═════ Dataset ═════

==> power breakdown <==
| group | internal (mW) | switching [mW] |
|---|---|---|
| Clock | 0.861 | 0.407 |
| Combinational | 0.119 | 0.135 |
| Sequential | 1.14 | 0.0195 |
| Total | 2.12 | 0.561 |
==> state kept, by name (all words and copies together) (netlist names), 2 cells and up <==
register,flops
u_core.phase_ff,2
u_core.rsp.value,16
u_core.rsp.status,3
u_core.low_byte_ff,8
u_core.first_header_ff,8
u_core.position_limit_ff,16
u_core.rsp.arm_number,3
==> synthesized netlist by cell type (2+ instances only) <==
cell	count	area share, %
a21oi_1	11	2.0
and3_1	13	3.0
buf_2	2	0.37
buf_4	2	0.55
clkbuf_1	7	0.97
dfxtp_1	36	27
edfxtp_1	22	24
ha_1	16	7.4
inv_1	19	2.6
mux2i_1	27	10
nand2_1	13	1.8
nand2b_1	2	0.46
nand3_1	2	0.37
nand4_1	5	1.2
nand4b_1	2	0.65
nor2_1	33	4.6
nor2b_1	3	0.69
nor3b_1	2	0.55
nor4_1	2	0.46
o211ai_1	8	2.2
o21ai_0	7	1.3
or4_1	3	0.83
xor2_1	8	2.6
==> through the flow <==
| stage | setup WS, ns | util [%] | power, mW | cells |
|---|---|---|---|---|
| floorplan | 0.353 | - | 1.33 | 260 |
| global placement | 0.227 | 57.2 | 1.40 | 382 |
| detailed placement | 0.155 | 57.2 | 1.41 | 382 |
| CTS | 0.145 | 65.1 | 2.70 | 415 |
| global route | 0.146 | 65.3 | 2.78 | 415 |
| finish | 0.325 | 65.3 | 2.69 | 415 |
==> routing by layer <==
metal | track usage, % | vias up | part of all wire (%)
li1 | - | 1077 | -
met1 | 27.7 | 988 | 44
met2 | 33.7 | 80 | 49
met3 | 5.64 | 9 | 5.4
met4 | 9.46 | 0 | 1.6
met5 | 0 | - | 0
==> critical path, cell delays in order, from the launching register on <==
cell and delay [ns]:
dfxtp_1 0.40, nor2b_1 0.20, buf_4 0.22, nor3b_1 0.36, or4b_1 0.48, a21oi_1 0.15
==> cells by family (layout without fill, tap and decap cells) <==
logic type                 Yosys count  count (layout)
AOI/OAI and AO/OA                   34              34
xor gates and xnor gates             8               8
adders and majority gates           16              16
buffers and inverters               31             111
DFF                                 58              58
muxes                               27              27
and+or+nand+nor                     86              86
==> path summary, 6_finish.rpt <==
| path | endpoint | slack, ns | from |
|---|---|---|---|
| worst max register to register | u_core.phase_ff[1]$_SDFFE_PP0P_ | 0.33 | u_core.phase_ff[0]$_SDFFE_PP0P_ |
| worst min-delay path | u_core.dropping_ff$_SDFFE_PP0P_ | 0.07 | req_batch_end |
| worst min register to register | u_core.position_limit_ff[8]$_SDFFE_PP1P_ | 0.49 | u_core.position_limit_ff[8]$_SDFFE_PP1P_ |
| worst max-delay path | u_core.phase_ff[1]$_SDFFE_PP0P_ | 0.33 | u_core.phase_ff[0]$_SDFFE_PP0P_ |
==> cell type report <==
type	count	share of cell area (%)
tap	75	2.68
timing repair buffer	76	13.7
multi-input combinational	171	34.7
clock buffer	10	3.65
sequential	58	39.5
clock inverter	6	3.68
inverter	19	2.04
File: src/design/lcdseq_if.sv
`timescale 1ns / 1ps

// request channel
interface lcdseq_in_if;
	logic       valid;
	logic       ready;
	logic [1:0] opcode;
	logic [7:0] char_value;
	logic       last_char;

	modport source (output valid, opcode, char_value, last_char, input ready);
	modport sink (input valid, opcode, char_value, last_char, output ready);
endinterface

// pin result channel
interface lcdseq_out_if;
	logic       valid;
	logic       ready;
	logic       reg_select;
	logic       read_write;
	logic       enable_pin;
	logic [7:0] data_bus;
	logic [5:0] hold_ms;
	logic       status;
	logic       write_done;
	logic       last_result;

	modport source (output valid, reg_select, read_write, enable_pin, data_bus, hold_ms,
		status, write_done, last_result, input ready);
	modport sink (input valid, reg_select, read_write, enable_pin, data_bus, hold_ms,
		status, write_done, last_result, output ready);
endinterface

═════

Nothing past the line containing "cell and delay" should be restated; transcribe the material exactly from its first line through that line.

==> power breakdown <==
| group | internal (mW) | switching [mW] |
|---|---|---|
| Clock | 0.861 | 0.407 |
| Combinational | 0.119 | 0.135 |
| Sequential | 1.14 | 0.0195 |
| Total | 2.12 | 0.561 |
==> state kept, by name (all words and copies together) (netlist names), 2 cells and up <==
register,flops
u_core.phase_ff,2
u_core.rsp.value,16
u_core.rsp.status,3
u_core.low_byte_ff,8
u_core.first_header_ff,8
u_core.position_limit_ff,16
u_core.rsp.arm_number,3
==> synthesized netlist by cell type (2+ instances only) <==
cell	count	area share, %
a21oi_1	11	2.0
and3_1	13	3.0
buf_2	2	0.37
buf_4	2	0.55
clkbuf_1	7	0.97
dfxtp_1	36	27
edfxtp_1	22	24
ha_1	16	7.4
inv_1	19	2.6
mux2i_1	27	10
nand2_1	13	1.8
nand2b_1	2	0.46
nand3_1	2	0.37
nand4_1	5	1.2
nand4b_1	2	0.65
nor2_1	33	4.6
nor2b_1	3	0.69
nor3b_1	2	0.55
nor4_1	2	0.46
o211ai_1	8	2.2
o21ai_0	7	1.3
or4_1	3	0.83
xor2_1	8	2.6
==> through the flow <==
| stage | setup WS, ns | util [%] | power, mW | cells |
|---|---|---|---|---|
| floorplan | 0.353 | - | 1.33 | 260 |
| global placement | 0.227 | 57.2 | 1.40 | 382 |
| detailed placement | 0.155 | 57.2 | 1.41 | 382 |
| CTS | 0.145 | 65.1 | 2.70 | 415 |
| global route | 0.146 | 65.3 | 2.78 | 415 |
| finish | 0.325 | 65.3 | 2.69 | 415 |
==> routing by layer <==
metal | track usage, % | vias up | part of all wire (%)
li1 | - | 1077 | -
met1 | 27.7 | 988 | 44
met2 | 33.7 | 80 | 49
met3 | 5.64 | 9 | 5.4
met4 | 9.46 | 0 | 1.6
met5 | 0 | - | 0
==> critical path, cell delays in order, from the launching register on <==
cell and delay [ns]:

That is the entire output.